Solved – How to interpret the results of LSA

classificationinterpretationlatent-semantic-analysisMATLAB

I implemented LSA (Latent Semantic Analysis) on MATLAB.
I have a $D\times N$ term-document matrix, where $D$: # of words, $N$: # of docs.
I did low-rank approximation using SVD, and got $$X_k = U_k \cdot S_k \cdot V_k'
(D=1000, N=600, K=4)$$

Now I want to classify the documents into 4 classes,
and I know I have to use the col-vectors of $V_k'$.

Each column of it has 4 values.
I think each value indicates how much the document is related to the topic (in latent spaces). Am I right?
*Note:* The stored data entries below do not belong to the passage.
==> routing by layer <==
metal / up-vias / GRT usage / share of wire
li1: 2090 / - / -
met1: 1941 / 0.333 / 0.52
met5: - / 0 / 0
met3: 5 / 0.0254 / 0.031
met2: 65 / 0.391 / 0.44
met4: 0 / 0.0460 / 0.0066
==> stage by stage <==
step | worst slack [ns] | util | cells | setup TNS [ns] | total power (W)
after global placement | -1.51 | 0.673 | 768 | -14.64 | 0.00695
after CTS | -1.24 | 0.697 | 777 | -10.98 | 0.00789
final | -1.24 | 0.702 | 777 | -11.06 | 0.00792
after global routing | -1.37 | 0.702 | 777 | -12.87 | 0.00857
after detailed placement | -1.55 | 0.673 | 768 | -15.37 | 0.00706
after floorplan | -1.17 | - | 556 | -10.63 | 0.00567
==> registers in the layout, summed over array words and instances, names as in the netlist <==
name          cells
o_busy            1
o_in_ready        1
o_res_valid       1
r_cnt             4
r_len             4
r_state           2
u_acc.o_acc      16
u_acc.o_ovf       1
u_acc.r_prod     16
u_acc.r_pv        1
$ cat config.mk
export PLATFORM = sky130hd
export DESIGN_NAME = mccu_quota_ctrl
export DESIGN_NICKNAME = d
export VERILOG_FILES = /design/src/rtl/mccu_pkg.sv /design/src/rtl/mccu_period_timer.sv /design/src/rtl/mccu_quota_ctrl.sv
export SDC_FILE = /design/constraint.sdc
export NUM_CORES = 1
export LEC_CHECK = 0
export ABC_AREA = 1
export CORE_AREA = 8 8 186 188
export DETAILED_ROUTE_END_ITERATION = 12
export DIE_AREA = 0 0 194 196
export GPL_ROUTABILITY_DRIVEN = 0
export GPL_TIMING_DRIVEN = 0
export PLACE_DENSITY = 0.6
export SLEW_MARGIN = 20
export SYNTH_ARGS = -nofsm -noshare
export SYNTH_HDL_FRONTEND = slang
export SYNTH_SLANG_ARGS = --single-unit
$ cat constraint.sdc
create_clock -name clk_i -period 4.89 [get_ports clk_i]
set_clock_uncertainty 0.05 [all_clocks]
set_input_delay 0.978 -clock clk_i [delete_from_list [all_inputs] [get_ports clk_i]]
set_output_delay 0.978 -clock clk_i [all_outputs]
set_load 0.005 [all_outputs]
### config.mk
export PLATFORM = sky130hd
export DESIGN_NAME = mtr_drv_multi
export DESIGN_NICKNAME = d
export VERILOG_FILES = /design/src/rtl/mtr_drv_multi.sv
export SDC_FILE = /design/constraint.sdc
export NUM_CORES = 1
export LEC_CHECK = 0
export CORE_AREA = 2 2 101 94
export DETAILED_ROUTE_END_ITERATION = 10
export DIE_AREA = 0 0 103 96
export DONT_BUFFER_PORTS = 1
export GPL_TIMING_DRIVEN = 0
export PLACE_DENSITY = 0.65
export SYNTH_ARGS = -nofsm -noshare
export SYNTH_HDL_FRONTEND = slang
export SYNTH_SLANG_ARGS = --single-unit
### constraint.sdc
create_clock -name clk -period 3.4 [get_ports clk]
set_input_delay 0.34 -clock clk [delete_from_list [all_inputs] [get_ports clk]]
set_output_delay 0.34 -clock clk [all_outputs]
set_load 0.03 [all_outputs]
### src/rtl/mtr_drv_multi.sv
// Multi-channel H-bridge PWM driver: slew-limited signed speed commands,
// complementary outputs with dead-time, coast/brake modes and at-target status.
module mtr_drv_multi #(
    parameter int unsigned NCH  = 2,
    parameter int unsigned W    = 11,
    parameter int unsigned SLEW = 2047,
    parameter int unsigned DB   = 0
) (
    input  logic             clk,
    input  logic             rst,
    input  logic             en,
    input  logic             brake,
    input  logic [NCH*W-1:0] speed,
    output logic [NCH-1:0]   pwm1,
    output logic [NCH-1:0]   pwm2,
    output logic [NCH-1:0]   at_target,
    output logic             prd_strb
);
    localparam int unsigned      DTW     = 4;
    localparam logic [W-1:0]     CNT_MAX = {W{1'b1}};
    localparam logic [W-1:0]     HALF    = {1'b1, {(W-1){1'b0}}};
    localparam logic signed [W:0] SLEW_S = (W+1)'(SLEW);
    localparam logic [W-1:0]     SLEW_W  = W'(SLEW);
    localparam logic [DTW-1:0]   DT_LOAD = DTW'((DB == 0) ? 0 : DB - 1);

    typedef enum logic [1:0] {
        MODE_COAST,
        MODE_BRAKE,
        MODE_RUN
    } mode_t;

    mode_t                mode_q, mode_d;
    logic [W-1:0]         cnt_q;
    logic                 wrap;
    logic                 reentry;
    logic signed [W-1:0]  cur_q  [NCH];
    logic signed [W-1:0]  cur_d  [NCH];
    logic signed [W-1:0]  tgt    [NCH];
    logic signed [W:0]    diff   [NCH];
    logic [W-1:0]         step   [NCH];
    logic [W-1:0]         duty_q [NCH];
    logic [W-1:0]         duty_d [NCH];
    logic [DTW-1:0]       dt_q   [NCH];
    logic [DTW-1:0]       dt_d   [NCH];
    logic [NCH-1:0]       raw, raw_q;
    logic [NCH-1:0]       pwm1_d, pwm2_d, at_target_d;

    // Mode decode; coast overrides brake.
    always_comb begin
        mode_d = MODE_RUN;
        if (!en) begin
            mode_d = MODE_COAST;
        end else if (brake) begin
            mode_d = MODE_BRAKE;
        end
        wrap    = (cnt_q == CNT_MAX);
        reentry = (mode_q != MODE_RUN);
    end

    // Per-channel clamp, slew step, raw PWM and dead-time output selection.
    always_comb begin
        raw         = '0;
        pwm1_d      = '0;
        pwm2_d      = '0;
        at_target_d = '0;
        for (int i = 0; i < int'(NCH); i++) begin
            tgt[i] = speed[i*W +: W];
            if (tgt[i] == HALF) begin
                tgt[i] = HALF | W'(1);
            end
            diff[i] = {tgt[i][W-1], tgt[i]} - {cur_q[i][W-1], cur_q[i]};
            if (diff[i] > SLEW_S) begin
                step[i] = cur_q[i] + SLEW_W;
            end else if (diff[i] < -SLEW_S) begin
                step[i] = cur_q[i] - SLEW_W;
            end else begin
                step[i] = tgt[i];
            end

            cur_d[i]  = cur_q[i];
            duty_d[i] = duty_q[i];
            dt_d[i]   = dt_q[i];
            raw[i]    = (cnt_q < duty_q[i]);

            case (mode_d)
                MODE_COAST: begin
                    cur_d[i]  = '0;
                    duty_d[i] = HALF;
                    dt_d[i]   = '0;
                end
                MODE_BRAKE: begin
                    dt_d[i]   = '0;
                    pwm1_d[i] = 1'b1;
                    pwm2_d[i] = 1'b1;
                end
                default: begin
                    if (wrap) begin
                        cur_d[i]  = step[i];
                        duty_d[i] = {~step[i][W-1], step[i][W-2:0]};
                    end
                    // Any raw edge, or leaving brake/coast, opens a fresh dead window.
                    if ((raw[i] != raw_q[i] || reentry) && (DB != 0)) begin
                        dt_d[i] = DT_LOAD;
                    end else if (dt_q[i] != '0) begin
                        dt_d[i] = dt_q[i] - DTW'(1);
                    end else begin
                        pwm1_d[i] = raw[i];
                        pwm2_d[i] = ~raw[i];
                    end
                end
            endcase

            at_target_d[i] = (cur_q[i] == tgt[i]);
        end
    end

    always_ff @(posedge clk or posedge rst) begin
        if (rst) begin
            cnt_q     <= '0;
            mode_q    <= MODE_RUN;
            raw_q     <= '1;
            pwm1      <= '0;
            pwm2      <= '0;
            at_target <= '0;
            prd_strb  <= 1'b0;
            for (int i = 0; i < int'(NCH); i++) begin
                cur_q[i]  <= '0;
                duty_q[i] <= HALF;
                dt_q[i]   <= '0;
            end
        end else begin
            cnt_q     <= cnt_q + W'(1);
            mode_q    <= mode_d;
            raw_q     <= raw;
            pwm1      <= pwm1_d;
            pwm2      <= pwm2_d;
            at_target <= at_target_d;
            prd_strb  <= wrap;
            for (int i = 0; i < int'(NCH); i++) begin
                cur_q[i]  <= cur_d[i];
                duty_q[i] <= duty_d[i];
                dt_q[i]   <= dt_d[i];
            end
        end
    end

endmodule

==> qor.txt, run 1 <==
Max-slew headroom = 54.8%
Number of flops mapped to enable cells by yosys = 0
Post-synth top area cell = dfrtp_1
Critical Path AT = 3.44 ns
Vias in the first global route = 3746
Gr ovfl total = 0
WHS = 0.0767 ns
Max_cap viols = 0
WP depth = 13
RSZ-0062 raised after global routing = false
Crit path required time = 3.63 ns
Biggest cell delay along the critical path = 0.40 ns
Clock Latency Late Sink = 0.31 ns
Top-area cell type share of the netlist area = 27.8%
Reg-to-reg startpoint = cur_q[11]$_DFFE_PP0P_
Cells after DPL = 620
Total Nets Final = 584
CP Max Fanout = 10
Power density cells = 262 mW/mm²
Slowest cell on the critical path = fa_1
Final core utilization = 52.7%
Hold EP = duty_q[21]$_DFFE_PP1P_
CTS tree = yes
Yosys reg bits = 50
Die X = 103 µm
CP Buf/Inv Count = 1
Remaining DRCs = 0
Pin count of the biggest net entering global routing = 36
Root Driver = clkbuf_8
Max Fclk = 312 MHz
Final ANT Viol Nets = 0
R2R setup slack = 0.28 ns
Post-DP Area = 0.00449 mm²
Post-Route WL = 10300 µm
Synth Flop Type = dfrtp_1
Final instance count without filler cells = 631
H-tree Lvls = 2
Fraction of layout cells with a size suffix above 1 = 7.07%
Commonest cells post-synth = 48 x dfrtp_1, 48 x ha_1, 40 x inv_1, 31 x nor2_1, 30 x nand2_1
Reg clk slew, reported paths = 0.11 ns
Reg-to-reg endpoint = cur_q[14]$_DFFE_PP0P_
Leakage power = 2.04 nW
CP delay by family, top = compound AO/OA/AOI/OAI gates
Initial Util = 48.9%
Drt pass-1 iters = 7
PortBufs = 0
Min-delay src = speed[10]
Yosys warning count = 0
Status = completed
Post-Synthesis Mean Instance Area = 8.69 µm²
CTS Sinks = 50
Min Clock Period, post-route = 3.21 ns
Clock Path Buffers = 2
Least-Margin Pin Slew = 0.672 ns
Rows = 33
Worst path cell trace = nor4b_2 > a31oi_1 > ha_1 > fa_1 > nand2b_1 > a21oi_1 > nor4_1 > a31o_2 > nor4_2 > o2111ai_2 > buf_4 > o31a_1 > o22ai_1
Antenna diode count = 0
Tot GR Track Use = 22.8%
Dpl hpwl = 7990 µm
Die H = 96 µm
Synthesized area = 0.00432 mm²
Final Hold Violating Endpoints = 0
GP Congestion = 0.893
DR WL/cell = 16.4 µm
First-pass GRT wire length = 18000 µm
Min-delay worst type = input pin to flip-flop
CP endpoint kind = flip-flop
Post-route setup TNS = 0 ns
Hold path depth = 1
Synth Net Count = 573
Seq/Total Area, Yosys = 29.0%
Full die area = 0.00989 mm²
CP startpoint kind = input pin
Critical setup path kind = input pin to flip-flop
Tcrit/Tclk final = 94.3%
Async S/R FF share, synth = 100%
Cells after Synth = 497
Core box area = 0.00884 mm²
CTS buffer count = 5
Peak supply drop = 0.000179 V
Vias per inst = 5.98
# IOs = 33
Area grow syn2layout = 7.77%
Top post-synthesis cells by area = dfrtp_1 28%, ha_1 14%, inv_1 3.5%
Setup violations, final = 0
Initial antenna violation count = 0
DRC marker count from the first detailed-route iteration = 227
Worst R2R Path Depth = 11
Clock skew after layout = 0.0176 ns
Unique masters post-synth = 62
Via count = 3772
Max Slew Vio Count = 0
Cell area after layout = 0.00465 mm²
layer usage:
metal  vias to the layer above  track usage [%]  share of wire (%)
met4                         0             3.95               0.70
li1                       1844                -                  -
met2                       104             36.4                 45
met1                      1816             32.7                 50
met5                         -                0                  0
met3                         8             4.07                4.7
what timing repair did:
action | in CTS | in global routing
hold endpoints to repair | 15 | 0
hold buffers | 1 | 0
setup buffers | 0 | 2
resized for setup | 0 | 5
setup endpoints to repair | 0 | 13
flip-flops by register name, summed over array words and instances, names as in the netlist:
name and count:
duty_q 2, cur_q 22, at_target 2, prd_strb 1
pwm2 2, cnt_q 11, pwm1 2, dt_q 8
area by class of cell:
cell class / instances / area, µm²
buffer: 31 / 145
clock buffer: 5 / 68.8
clock inverter: 3 / 47.5
fill: 844 / 4180
inverter: 40 / 150
multi-input combinational: 376 / 2790
sequential: 50 / 1250
tap: 122 / 153
timing repair buffer: 4 / 45.0
power by group:
group          internal, W  switching, W  total (W)  leakage [nW]
sequential        0.000597    0.00000686   0.000604         0.671
clock             0.000224      0.000225   0.000448        0.0587
combinational    0.0000710     0.0000966   0.000168          1.31
cell families after synthesis:
group / Yosys count / synth area share [%]
AO/OA/AOI/OAI: 126 / 21.2
buffers and inverters: 71 / 6.78
multiplexers: 16 / 3.77
adder cells (fa/ha/maj): 51 / 15.1
flip-flops: 50 / 29.0
AND/OR/NAND/NOR: 165 / 20.5
XOR/XNOR: 18 / 3.65
how the worst max path moves through the flow:
stage | startpoint | endpoint | slack (ns)
final | speed[7] | cur_q[14]$_DFFE_PP0P_ | 0.19
after global routing | speed[7] | cur_q[18]$_DFFE_PP0P_ | 0.05
after CTS | speed[7] | cur_q[14]$_DFFE_PP0P_ | 0.06
after detailed placement | speed[7] | cur_q[19]$_DFFE_PP0P_ | -0.26
after global placement | speed[7] | cur_q[21]$_DFFE_PP0P_ | -0.22
after floorplan | speed[7] | cur_q[14]$_DFFE_PP0P_ | 0.35
metrics by stage:
step	power, W	worst slack (ns)
floorplan	0.000746	0.346
global placement	0.000773	-0.216
finish	0.00122	0.195
detailed placement	0.000779	-0.262
CTS	0.00123	0.0644
global route	0.00128	0.0451
layout by cell type (no fill, tap or decap), drive strengths merged, types with 3 or more instances in the layout:
cell,instances
ha,48
dfrtp,48
inv,41
nor2,31
nand2,30
clkbuf,27
a21oi,19
nand2b,17
nand3,16
nor3,16
mux2i,14
o21ai,14
o22ai,13
buf,12
nor4,11
xor2,10
a211o,9
o31a,9
nor2b,8
o21a,8
a31oi,8
a21o,8
xnor2,8
and3,7
nand4,7
a32oi,7
a211oi,6
nand3b,5
o2111ai,5
and2,3
o211ai,3
or3,3
o41ai,3
Note: power is estimated with default switching activity, not from simulation.
==> inputs of run 2 (changes only) <==
--- a/config.mk
+++ b/config.mk
@@ -6,11 +6,13 @@
 export NUM_CORES = 1
 export LEC_CHECK = 0
 export CORE_AREA = 2 2 101 94
+export CTS_CLUSTER_DIAMETER = 30
 export DETAILED_ROUTE_END_ITERATION = 10
 export DIE_AREA = 0 0 103 96
 export DONT_BUFFER_PORTS = 1
 export GPL_TIMING_DRIVEN = 0
 export PLACE_DENSITY = 0.65
+export SLEW_MARGIN = 20
 export SYNTH_ARGS = -nofsm -noshare
 export SYNTH_HDL_FRONTEND = slang
 export SYNTH_SLANG_ARGS = --single-unit
==> qor.txt, run 2 (synthesis gave the netlist of run 1 again) <==
Status = completed
DR WL/cell = 16.3 µm (-0.29%)
Full die area = 0.00989 mm² (unchanged)
Final setup margin = 0.172 ns (-0.0229 ns)
Worst path cell trace = nor4_2 > a31oi_1 > ha_1 > fa_1 > nand2b_1 > a21oi_1 > nor4_1 > a31o_2 > nor4_2 > o2111ai_2 > clkbuf_4 > o31a_1 > o22ai_1
Rows = 33 (unchanged)
Power density cells = 248 mW/mm² (-5.5%)
CTS Sinks = 50 (unchanged)
Final ANT Viol Nets = 0 (unchanged)
Sw Ratio = 28.7% (+1.9 points)
# IOs = 33 (unchanged)
Setup violations, final = 0 (unchanged)
Largest registers = cur_q: 22 flops, cnt_q: 11 flops, dt_q: 8 flops
Clock Latency Late Sink = 0.31 ns (about the same)
CTS buffer count = 5 (unchanged)
Area grow syn2layout = 7.24%
Final instance count without filler cells = 631 (unchanged)
Initial antenna violation count = 0 (unchanged)
Dpl hpwl = 7940 µm (-0.61%)
Max_cap viols = 0 (unchanged)
Via count = 3747 (-0.66%)
DRC marker count from the first detailed-route iteration = 263 (+16%)
Min Clock Period, post-route = 3.23 ns (+0.0229 ns)
Cells after DPL = 620 (unchanged)
Gr ovfl total = 0 (unchanged)
GP Congestion = 0.893 (unchanged)
Least-Margin Pin Slew = 0.614 ns (-0.0580 ns)
CP endpoint kind = flip-flop
Sequential Power Share = 52.7% (+3.2 points)
Psw = 0.000330 W (+0.51%)
Critical setup path kind = input pin to flip-flop
Biggest cell delay along the critical path = 0.39 ns (about the same)
Pre-CTS WS = -0.236 ns (+0.0266 ns)
Vias per inst = 5.94 (-0.66%)
Leakage power = 2.03 nW (-0.68%)
Max reg flops = 22 (unchanged)
Antenna diode count = 0 (unchanged)
Reg clk slew, reported paths = 0.11 ns (about the same)
Clock Path Buffers = 2 (unchanged)
Internal cell power = 0.000818 W (-8.3%)
Reg-to-reg endpoint = cur_q[21]$_DFFE_PP0P_
Crit path required time = 3.64 ns (about the same)
Root Driver = clkbuf_8
Reg-to-reg startpoint = cur_q[11]$_DFFE_PP0P_
Tot GR Track Use = 22.7% (-0.068 points)
CP Max Fanout = 10 (unchanged)
Min-delay src = speed[10]
Hold EP = duty_q[21]$_DFFE_PP1P_
Most frequent cells in the layout = 48 x ha_1, 48 x dfrtp_1, 39 x inv_1, 31 x nor2_1, 30 x nand2_1
PortBufs = 0 (unchanged)
H-tree Lvls = 2 (unchanged)
Total Nets Final = 584 (unchanged)
Worst path most repeated cell = nor4_2
Initial Util = 48.9% (unchanged)
Fraction of layout cells with a size suffix above 1 = 7.07% (unchanged)
Combinational share of power = 14.6% (+0.9 points)
Final core utilization = 52.4% (-0.25 points)
Vias in the first global route = 3691 (-1.5%)
Die H = 96 µm (unchanged)
Die X = 103 µm (unchanged)
Fill cells = 822 (-2.6%)
Peak supply drop = 0.000157 V (-12%)
Core box area = 0.00884 mm² (unchanged)
Worst R2R Path Depth = 11 (unchanged)
Pin count of the biggest net entering global routing = 27 (-25%)
Hold path depth = 1 (unchanged)
Drt pass-1 iters = 5 (-2)
Slowest cell on the critical path = fa_1
Remaining DRCs = 0 (unchanged)
CTS tree = yes
PnR Total Power = 0.00115 W (-6.0%)
Post-Route WL = 10300 µm (-0.29%)
Max-slew headroom = 58.7% (+3.9 points)
First-pass GRT wire length = 17900 µm (-0.61%)
Min-delay worst type = input pin to flip-flop
Post-route setup TNS = 0 ns (unchanged)
Largest Register = cur_q
CP startpoint kind = input pin
Clk pwr share = 32.8% (-3.9 points)
R2R setup slack = 0.24 ns (-0.04 ns)
Critical Path AT = 3.47 ns (+0.03 ns)
Final Hold Violating Endpoints = 0 (unchanged)
Clock skew after layout = 0.0102 ns (-0.00734 ns)
Max Slew Vio Count = 0 (unchanged)
Tcrit/Tclk final = 95.0% (+0.67 points)
Max Fclk = 310 MHz (-0.71%)
-- run 2: cell types whose count changed in the layout (fill, tap and decap cells not counted) --
cell / previous run / this run
clkinvlp_4: 0 / 1
bufinv_16: 1 / 0
buf_4: 4 / 3
clkbuf_4: 0 / 1
-- run 2: worst max path at each step --
| stage | from | endpoint | slack, ns |
|---|---|---|---|
| after detailed placement | speed[7] | cur_q[19]$_DFFE_PP0P_ | -0.24 |
| final | speed[1] | cur_q[21]$_DFFE_PP0P_ | 0.17 |
| after global routing | speed[1] | cur_q[18]$_DFFE_PP0P_ | -0.04 |
| after global placement | speed[7] | cur_q[21]$_DFFE_PP0P_ | -0.22 |
| after CTS | speed[7] | cur_q[21]$_DFFE_PP0P_ | 0.1 |
| after floorplan | speed[7] | cur_q[14]$_DFFE_PP0P_ | 0.35 |
-- run 2: power by group through the flow --
stage	combinational [W]	clock, W	sequential, W
CTS	0.000166	0.000383	0.000604
floorplan	0.000130	0	0.000616
detailed placement	0.000163	0	0.000616
global route	0.000190	0.000409	0.000605
global placement	0.000157	0	0.000616
finish	0.000167	0.000376	0.000604
-- run 2: repair_timing --
action                                  CTS  global route
endpoints found under the hold margin    23             0
setup buffers                             0             2
hold buffers                              1             0
gates resized for setup                   0             4
endpoints found under the setup margin    0            21
-- run 2: cell type report --
class	count	area, µm²	share of cell area, %
tap	122	153	3.30
inverter	40	150	3.24
buffer	31	145	3.13
timing repair buffer	4	45.0	0.973
multi-input combinational	376	2790	60.3
clock inverter	3	25.0	0.540
clock buffer	5	68.8	1.49
sequential	50	1250	27.1
-- run 2: per-stage QoR --
stage	area, µm²	hold WS, ns
floorplan	4320	0.406
global placement	4470	0.412
detailed placement	4490	0.309
CTS	4590	0.0680
global route	4630	0.0583
finish	4630	0.0757
-- run 2: layer usage --
| metal | up-vias | track usage (%) | part of all wire (%) |
|---|---|---|---|
| li1 | 1849 | - | - |
| met1 | 1795 | 33.1 | 50 |
| met2 | 96 | 35.6 | 45 |
| met3 | 7 | 3.63 | 4.8 |
| met4 | 0 | 4.61 | 0.68 |
| met5 | - | 0 | 0 |
-- run 2: critical path: cells and delay by family --
| family | cells | cell delay [ns] |
|---|---|---|
| simple gates | 4 | 0.96 |
| buf+inv | 1 | 0.26 |
| fa+ha+maj | 2 | 0.63 |
| compound gates | 6 | 1.28 |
But when I see the column's value, it has both positive and negative values.
How can I interpret it?

Best Answer

In order to interpret LSA output, you need to remember that it uses a cosine measure of similarity. It means that you are measuring similarity between two vectors using the cosine of their angles (if the angle is zero, we have maximum similarity).

However, if you want to know if those negative values appeared for each topic is a sign of similarity, you must rethink about your problem. Fabian Zehner explains that here with an example of a Tennis game, I suggest you to read that. But to give you a quick tip, you must think your similarity with four quadrants of possibilities in a document-word plan.